具体的には、クループ症候群・急性喉頭蓋炎・上気道異物などの病気で生じることがあります。

喘鳴(ぜんめい)の原因

気道が何らかの原因によって狭くなるときに生じるため、その原因により大きく2つに分けます。

①気管支がつまる

肺炎

気管支や肺の炎症にともなって生じる痰が気道内に貯留することによって空気の通り道が細くなるため生じます。

肺炎

異物(食物や義歯など)の誤嚥

嚥下機能の低下した高齢者の異物誤嚥や、幼少児のピーナッツや電池などの誤嚥などが当てはまります。
誤嚥した異物によってその周囲にも炎症が生じ分泌物が増えることでさらに空気の通り道が細くなることがあります。

癌性リンパ管症

肺にもリンパ管が豊富に存在しています。癌がリンパ管に転移することにより炎症がおこり痰の分泌が増えますが、吐き出すことが困難なためゼイゼイと音がします。進行した癌の患者様にみとめられることがあります。

喉頭や口腔内の病気による
気道の閉塞

喉頭がんや急性喉頭蓋炎、重症なアレルギー反応であるアナフィラキシーなど声帯周囲の病気の進行によって、息を吸うときも吐く時もゼイゼイと音がします。

②気管支が細くなる(気管支にアレルギー物質やタバコなどの刺激物質の影響)

気管支喘息

最も多い喘鳴の原因です。夜間や明け方の症状が多く日本人は多く経験する病気です。
気管支喘息のページを参照ください。

気管支喘息

心不全

心臓の疲弊により、肺に血液がうっ滞することにより肺の組織がむくみます(肺水腫)。

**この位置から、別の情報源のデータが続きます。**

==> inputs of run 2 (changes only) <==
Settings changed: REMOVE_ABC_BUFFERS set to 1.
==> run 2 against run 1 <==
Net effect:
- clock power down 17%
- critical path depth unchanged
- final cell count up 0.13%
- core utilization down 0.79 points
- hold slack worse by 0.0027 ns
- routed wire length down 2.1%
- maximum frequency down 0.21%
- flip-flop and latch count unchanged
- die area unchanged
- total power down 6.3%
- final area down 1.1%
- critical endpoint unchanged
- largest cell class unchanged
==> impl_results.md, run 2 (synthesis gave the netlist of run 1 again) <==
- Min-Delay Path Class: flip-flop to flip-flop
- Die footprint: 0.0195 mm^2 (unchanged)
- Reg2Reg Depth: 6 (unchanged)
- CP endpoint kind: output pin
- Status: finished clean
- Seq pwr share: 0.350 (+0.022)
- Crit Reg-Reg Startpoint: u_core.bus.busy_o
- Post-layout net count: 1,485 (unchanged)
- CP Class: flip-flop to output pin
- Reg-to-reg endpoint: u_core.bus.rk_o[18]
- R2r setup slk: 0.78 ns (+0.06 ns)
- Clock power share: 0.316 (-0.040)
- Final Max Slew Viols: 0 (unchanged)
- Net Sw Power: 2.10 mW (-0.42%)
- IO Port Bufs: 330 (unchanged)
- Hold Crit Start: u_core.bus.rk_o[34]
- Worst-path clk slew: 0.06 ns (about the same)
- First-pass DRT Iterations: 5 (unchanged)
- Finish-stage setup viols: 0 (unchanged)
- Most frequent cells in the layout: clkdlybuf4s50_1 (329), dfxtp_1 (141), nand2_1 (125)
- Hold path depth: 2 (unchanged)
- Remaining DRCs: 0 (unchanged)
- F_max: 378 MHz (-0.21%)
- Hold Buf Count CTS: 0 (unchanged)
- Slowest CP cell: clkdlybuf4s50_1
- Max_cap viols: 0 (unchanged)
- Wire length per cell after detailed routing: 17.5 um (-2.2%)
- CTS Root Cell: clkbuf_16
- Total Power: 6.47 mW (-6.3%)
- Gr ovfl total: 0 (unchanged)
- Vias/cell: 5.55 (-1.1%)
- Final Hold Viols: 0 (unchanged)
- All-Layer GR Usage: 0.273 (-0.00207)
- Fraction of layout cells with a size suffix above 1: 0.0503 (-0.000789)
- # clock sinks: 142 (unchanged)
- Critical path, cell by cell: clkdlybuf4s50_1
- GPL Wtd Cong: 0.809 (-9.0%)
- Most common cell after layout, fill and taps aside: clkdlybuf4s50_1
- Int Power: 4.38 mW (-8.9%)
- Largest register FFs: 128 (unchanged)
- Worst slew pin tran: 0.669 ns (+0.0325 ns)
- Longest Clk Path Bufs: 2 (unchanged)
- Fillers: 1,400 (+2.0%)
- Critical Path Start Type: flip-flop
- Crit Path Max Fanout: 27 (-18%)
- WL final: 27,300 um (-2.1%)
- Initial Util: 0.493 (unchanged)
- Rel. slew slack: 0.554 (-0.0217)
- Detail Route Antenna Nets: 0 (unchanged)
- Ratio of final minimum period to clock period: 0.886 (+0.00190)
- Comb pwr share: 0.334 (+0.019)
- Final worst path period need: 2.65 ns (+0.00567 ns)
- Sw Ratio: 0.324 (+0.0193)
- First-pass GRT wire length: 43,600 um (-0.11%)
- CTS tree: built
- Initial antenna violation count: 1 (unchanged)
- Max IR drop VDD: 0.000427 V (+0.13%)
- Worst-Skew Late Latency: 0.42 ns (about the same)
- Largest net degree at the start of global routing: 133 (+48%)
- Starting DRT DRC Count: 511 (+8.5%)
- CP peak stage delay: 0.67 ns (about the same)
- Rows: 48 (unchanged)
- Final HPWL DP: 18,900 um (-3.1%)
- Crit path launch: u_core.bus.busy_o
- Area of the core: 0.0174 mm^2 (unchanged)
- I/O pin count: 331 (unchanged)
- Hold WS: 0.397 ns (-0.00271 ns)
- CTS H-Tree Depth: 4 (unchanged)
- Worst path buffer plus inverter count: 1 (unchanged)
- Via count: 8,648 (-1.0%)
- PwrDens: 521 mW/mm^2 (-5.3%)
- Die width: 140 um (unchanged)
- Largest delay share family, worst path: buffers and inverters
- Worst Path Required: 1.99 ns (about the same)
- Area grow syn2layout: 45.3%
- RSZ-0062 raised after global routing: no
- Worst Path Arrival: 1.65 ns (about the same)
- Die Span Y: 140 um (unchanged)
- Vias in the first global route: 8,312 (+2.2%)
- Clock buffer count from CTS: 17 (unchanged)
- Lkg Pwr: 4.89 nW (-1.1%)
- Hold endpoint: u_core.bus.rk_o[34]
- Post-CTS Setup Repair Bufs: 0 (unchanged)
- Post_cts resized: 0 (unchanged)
==> config.mk <==
export PLATFORM = sky130hd
export DESIGN_NAME = pwm_multi
export DESIGN_NICKNAME = d
export VERILOG_FILES = /design/src/rtl/pwm_multi.sv
export SDC_FILE = /design/constraint.sdc
export NUM_CORES = 1
export LEC_CHECK = 0
export BUFFER_PORTS_ARGS = -buffer_cell sky130_fd_sc_hd__buf_2
export CORE_UTILIZATION = 59
export CTS_CLUSTER_DIAMETER = 200
export CTS_CLUSTER_SIZE = 14
export DETAILED_ROUTE_END_ITERATION = 12
export PLACE_DENSITY = 0.8
export SETUP_SLACK_MARGIN = 0.05
export SLEW_MARGIN = 20
export SYNTH_ARGS = -nofsm -noshare
export SYNTH_HDL_FRONTEND = slang
export SYNTH_SLANG_ARGS = --single-unit
==> constraint.sdc <==
create_clock -name clk -period 2.3 [get_ports clk]
set_clock_uncertainty 0.2 [all_clocks]
set_input_delay 0 -clock clk [delete_from_list [all_inputs] [get_ports clk]]
set_output_delay 0 -clock clk [all_outputs]
set_load 0.02 [all_outputs]
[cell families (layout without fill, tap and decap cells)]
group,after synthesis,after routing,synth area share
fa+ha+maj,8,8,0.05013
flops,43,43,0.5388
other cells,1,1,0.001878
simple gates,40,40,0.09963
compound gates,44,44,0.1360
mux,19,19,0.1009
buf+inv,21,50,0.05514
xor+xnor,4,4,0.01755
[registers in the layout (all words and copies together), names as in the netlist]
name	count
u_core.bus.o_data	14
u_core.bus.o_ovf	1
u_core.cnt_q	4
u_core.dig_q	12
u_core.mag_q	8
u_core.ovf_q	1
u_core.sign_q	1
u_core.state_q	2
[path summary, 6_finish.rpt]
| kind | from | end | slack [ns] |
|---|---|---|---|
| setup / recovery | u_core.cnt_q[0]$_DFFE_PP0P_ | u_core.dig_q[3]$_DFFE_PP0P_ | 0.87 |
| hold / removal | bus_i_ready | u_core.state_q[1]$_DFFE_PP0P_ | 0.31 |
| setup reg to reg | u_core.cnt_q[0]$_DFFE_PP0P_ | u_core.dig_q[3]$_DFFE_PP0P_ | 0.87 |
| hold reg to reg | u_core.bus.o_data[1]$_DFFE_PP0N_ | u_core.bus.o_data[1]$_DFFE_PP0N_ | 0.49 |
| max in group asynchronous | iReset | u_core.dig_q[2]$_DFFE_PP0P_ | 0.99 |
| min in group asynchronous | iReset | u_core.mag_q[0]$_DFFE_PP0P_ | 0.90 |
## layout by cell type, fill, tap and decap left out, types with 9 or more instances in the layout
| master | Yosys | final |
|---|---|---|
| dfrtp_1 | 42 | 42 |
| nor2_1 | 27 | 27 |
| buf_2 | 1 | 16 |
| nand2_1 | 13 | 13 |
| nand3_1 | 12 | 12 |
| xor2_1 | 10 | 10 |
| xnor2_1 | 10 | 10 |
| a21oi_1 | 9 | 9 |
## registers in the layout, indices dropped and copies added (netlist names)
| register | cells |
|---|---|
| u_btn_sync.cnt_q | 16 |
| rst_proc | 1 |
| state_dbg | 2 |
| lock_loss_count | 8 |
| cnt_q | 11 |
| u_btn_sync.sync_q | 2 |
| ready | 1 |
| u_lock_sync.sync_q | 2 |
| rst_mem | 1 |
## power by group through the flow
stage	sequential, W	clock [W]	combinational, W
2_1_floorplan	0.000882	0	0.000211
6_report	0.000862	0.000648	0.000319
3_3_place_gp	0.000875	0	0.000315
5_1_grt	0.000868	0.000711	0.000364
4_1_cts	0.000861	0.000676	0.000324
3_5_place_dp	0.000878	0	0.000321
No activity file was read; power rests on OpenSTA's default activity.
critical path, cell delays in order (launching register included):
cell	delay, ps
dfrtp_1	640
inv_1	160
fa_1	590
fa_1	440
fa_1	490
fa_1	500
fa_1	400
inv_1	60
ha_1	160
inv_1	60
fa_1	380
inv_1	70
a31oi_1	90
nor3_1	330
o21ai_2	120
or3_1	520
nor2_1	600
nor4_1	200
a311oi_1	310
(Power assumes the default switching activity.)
[config.mk]
export PLATFORM = sky130hd
export DESIGN_NAME = bus_control_unit
export DESIGN_NICKNAME = d
export VERILOG_FILES = /design/src/rtl/bus_control_unit.sv
export SDC_FILE = /design/constraint.sdc
export NUM_CORES = 1
export LEC_CHECK = 0
export CAP_MARGIN = 20
export CORE_UTILIZATION = 53
export CTS_CLUSTER_SIZE = 28
export DETAILED_ROUTE_END_ITERATION = 8
export PLACE_DENSITY_LB_ADDON = 0.12
export SETUP_SLACK_MARGIN = 0.5
export SLEW_MARGIN = 20
export SYNTH_ARGS = -nofsm -noshare
export SYNTH_HDL_FRONTEND = slang
export SYNTH_SLANG_ARGS = --single-unit
[constraint.sdc]
create_clock -name clk -period 5.1 [get_ports clk]
set_input_delay 1.02 -clock clk [delete_from_list [all_inputs] [get_ports clk]]
set_output_delay 1.02 -clock clk [all_outputs]
set_load 0.05 [all_outputs]
[src/rtl/bus_control_unit.sv]
// Bus control unit: byte-wide prefetch queue, prefetch pointer and
// arbitration of fetch and execution-unit bus cycles on a 16-bit bus.
module bus_control_unit #(
    parameter int QUEUE_DEPTH    = 8,
    parameter int FETCH_FREE_MIN = 2
) (
    input  logic                          clk,
    input  logic                          reset,
    input  logic [15:0]                   ps,
    input  logic                          flush,
    input  logic [15:0]                   flush_pc,
    input  logic                          suspend,
    input  logic                          q_pop,
    output logic [7:0]                    q_data,
    output logic [$clog2(QUEUE_DEPTH):0]  q_count,
    output logic [15:0]                   pfp,
    input  logic [2:0]                    eu_cmd,
    input  logic [19:0]                   eu_addr,
    input  logic                          eu_word,
    input  logic [15:0]                   eu_wdata,
    output logic [15:0]                   eu_rdata,
    output logic                          eu_done,
    input  logic                          readyb,
    input  logic [15:0]                   data_in,
    output logic [15:0]                   data_out,
    output logic [19:0]                   address_out,
    output logic [3:0]                    bus_status,
    output logic                          bus_ube_n
);

    localparam int AW = $clog2(QUEUE_DEPTH);
    localparam int CW = AW + 1;
    localparam logic [CW-1:0] DEPTH = CW'(QUEUE_DEPTH);
    localparam logic [CW-1:0] FMIN  = CW'(FETCH_FREE_MIN);
    localparam logic [3:0] ST_IDLE  = 4'hf;
    localparam logic [3:0] ST_MRD   = 4'b1001;

    typedef enum logic [1:0] {S_IDLE, S_FETCH, S_EU_LO, S_EU_HI} state_t;

    state_t        r_state;
    state_t        w_state_nxt;
    logic [7:0]    r_mem [QUEUE_DEPTH];
    logic [AW-1:0] r_wp;
    logic [AW-1:0] r_rp;
    logic [CW-1:0] r_count;
    logic [15:0]   r_pfp;
    logic          r_fdisc;
    logic [7:0]    r_lo;
    logic          r_eu_done;
    logic [15:0]   r_rdata;
    logic [3:0]    r_status;
    logic [19:0]   r_addr;
    logic [15:0]   r_dout;
    logic          r_ube;

    logic          w_rdy;
    logic          w_done;
    logic          w_arb;
    logic          w_odd_word;
    logic          w_eu_req;
    logic          w_eu_final;
    logic          w_push_ok;
    logic [1:0]    w_push_n;
    logic          w_pop;
    logic [CW-1:0] w_cnt_nxt;
    logic [CW-1:0] w_free;
    logic [15:0]   w_pfp_nxt;
    logic          w_can_fetch;
    logic [3:0]    w_eu_status;
    logic [15:0]   w_rdata_nxt;
    logic [3:0]    w_status_nxt;
    logic [19:0]   w_addr_nxt;
    logic [15:0]   w_dout_nxt;
    logic          w_ube_nxt;

    assign w_rdy      = !readyb;
    assign w_done     = (r_state != S_IDLE) && w_rdy;
    assign w_arb      = (r_state == S_IDLE) || w_done;
    assign w_odd_word = eu_word & eu_addr[0];
    assign w_eu_req   = (eu_cmd != 3'd0) && (eu_cmd <= 3'd4);
    assign w_eu_final = w_rdy && (((r_state == S_EU_LO) && !w_odd_word)
                                  || (r_state == S_EU_HI));

    // A fetch overlapped by a flush still finishes on the bus but is dropped
    assign w_push_ok = (r_state == S_FETCH) && w_rdy && !flush && !r_fdisc;
    assign w_push_n  = !w_push_ok ? 2'd0 : (r_pfp[0] ? 2'd1 : 2'd2);
    assign w_pop     = q_pop && (r_count != '0) && !flush;
    assign w_cnt_nxt = flush ? '0
                     : r_count + CW'(w_push_n) - CW'(w_pop);
    assign w_free    = DEPTH - w_cnt_nxt;

    always_comb begin
        w_pfp_nxt = r_pfp;
        if (flush)
            w_pfp_nxt = flush_pc;
        else if (w_push_ok)
            w_pfp_nxt = r_pfp + (r_pfp[0] ? 16'd1 : 16'd2);
    end

    assign w_can_fetch = !suspend && !flush &&
        (w_pfp_nxt[0] ? (w_free != '0) : (w_free >= FMIN));

    always_comb begin
        case (eu_cmd)
            3'd1:    w_eu_status = 4'b1001;
            3'd2:    w_eu_status = 4'b1010;
            3'd3:    w_eu_status = 4'b0101;
            3'd4:    w_eu_status = 4'b0110;
            default: w_eu_status = ST_IDLE;
        endcase
    end

    always_comb begin
        if (r_state == S_EU_HI)
            w_rdata_nxt = {data_in[7:0], r_lo};
        else if (eu_word)
            w_rdata_nxt = data_in;
        else
            w_rdata_nxt = {8'h00, eu_addr[0] ? data_in[15:8] : data_in[7:0]};
    end

    always_comb begin
        w_state_nxt  = r_state;
        w_status_nxt = r_status;
        w_addr_nxt   = r_addr;
        w_dout_nxt   = r_dout;
        w_ube_nxt    = r_ube;
        if (w_arb) begin
            if ((r_state == S_EU_LO) && w_odd_word) begin
                w_state_nxt = S_EU_HI;
                w_addr_nxt  = eu_addr + 20'd1;
                w_ube_nxt   = 1'b1;
                w_dout_nxt  = {2{eu_wdata[15:8]}};
            end else if (w_eu_req && !w_eu_final) begin
                w_state_nxt  = S_EU_LO;
                w_status_nxt = w_eu_status;
                w_addr_nxt   = eu_addr;
                w_ube_nxt    = !(eu_word | eu_addr[0]);
                w_dout_nxt   = (eu_word && !eu_addr[0]) ? eu_wdata
                                                        : {2{eu_wdata[7:0]}};
            end else if (w_can_fetch) begin
                w_state_nxt  = S_FETCH;
                w_status_nxt = ST_MRD;
                w_addr_nxt   = {ps, 4'h0} + {4'h0, w_pfp_nxt};
                w_ube_nxt    = 1'b0;
            end else begin
                w_state_nxt  = S_IDLE;
                w_status_nxt = ST_IDLE;
                w_ube_nxt    = 1'b1;
            end
        end
    end

    always_ff @(posedge clk) begin
        if (reset) r_state <= S_IDLE;
        else       r_state <= w_state_nxt;
    end

    always_ff @(posedge clk) begin
        if (reset) begin
            r_status <= ST_IDLE;
            r_addr   <= '0;
            r_dout   <= '0;
            r_ube    <= 1'b1;
        end else begin
            r_status <= w_status_nxt;
            r_addr   <= w_addr_nxt;
            r_dout   <= w_dout_nxt;
            r_ube    <= w_ube_nxt;
        end
    end

    always_ff @(posedge clk) begin
        if (reset) begin
            r_eu_done <= 1'b0;
            r_rdata   <= '0;
            r_lo      <= '0;
            r_fdisc   <= 1'b0;
        end else begin
            r_eu_done <= w_eu_final;
            if (w_eu_final)
                r_rdata <= w_rdata_nxt;
            if ((r_state == S_EU_LO) && w_rdy)
                r_lo <= data_in[15:8];
            if (w_arb)
                r_fdisc <= 1'b0;
            else if ((r_state == S_FETCH) && flush)
                r_fdisc <= 1'b1;
        end
    end

    always_ff @(posedge clk) begin
        if (w_push_n == 2'd2) begin
            r_mem[r_wp]          <= data_in[7:0];
            r_mem[r_wp + AW'(1)] <= data_in[15:8];
        end else if (w_push_n == 2'd1) begin
            r_mem[r_wp] <= data_in[15:8];
        end
    end

    always_ff @(posedge clk) begin
        if (reset) begin
            r_wp    <= '0;
            r_rp    <= '0;
            r_count <= '0;
            r_pfp   <= 16'hFFF0;
        end else begin
            r_count <= w_cnt_nxt;
            r_pfp   <= w_pfp_nxt;
            if (flush) begin
                r_wp <= '0;
                r_rp <= '0;
            end else begin
                r_wp <= r_wp + AW'(w_push_n);
                if (w_pop)
                    r_rp <= r_rp + AW'(1);
            end
        end
    end

    assign q_data      = r_mem[r_rp];
    assign q_count     = r_count;
    assign pfp         = r_pfp;
    assign eu_rdata    = r_rdata;
    assign eu_done     = r_eu_done;
    assign data_out    = r_dout;
    assign address_out = r_addr;
    assign bus_status  = r_status;
    assign bus_ube_n   = r_ube;

endmodule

結果として気管支の壁が分厚くなり、さらには気管支の中の分泌物も増え気道が狭くなります。
心不全の急性期には喘鳴はとても多く認められ喘息の喘鳴と似ていることから「心臓喘息」とも言われます。

胸水や気胸などの肺の外からの圧迫

肺は胸腔という空間の中で呼吸に伴い大きさが変化しておりますがその胸腔の中に空気や水がたまってしまうと、結果として肺そのものを圧迫してしまい気管支がおしつぶされることによってゼイゼイという音がします。

肺気腫(たばこ病)

肺の組織がたばこによって壊されるため息をはくときに気管支を保持できずその結果気管支が細くなります。
肺気腫が急性の発作を起こした際には気道の分泌物も増えぜーぜーが強くなることも多いです。

肺気腫

喘鳴(ぜんめい)の
診断・治療

喘鳴(ぜんめい)の診断・治療 CT検査まずは聴診器を使って聴診を行いどこに狭窄部位が生じているのか音の場所や性状を聞き分けて判断します。
患者様が横になると苦しくなるのかどうかも重要です。
喘息発作や心不全などではあおむけに寝た状態では呼吸苦が悪化するために自然と座っていることも多いです。
心不全であれば体中のむくみが見られることもあります。
呼吸の状態を把握したところで胸部レントゲン検査、胸部CT検査、血液検査(炎症反応や心臓の負担を調べる検査など)を行うことでより正確な診断を行うことができます。 
必要時酸素投与を行い原因により治療へとすすみます。喘鳴を起こす病気は上記の鑑別の通り比較的緊急性のあるものが多いです。状態悪化により人工呼吸など体に負担のかかる治療が必要になってしまうケースもあります。
ぜーぜー、ひゅーひゅーという症状を感じたら早めの医療機関受診をおすすめいたします。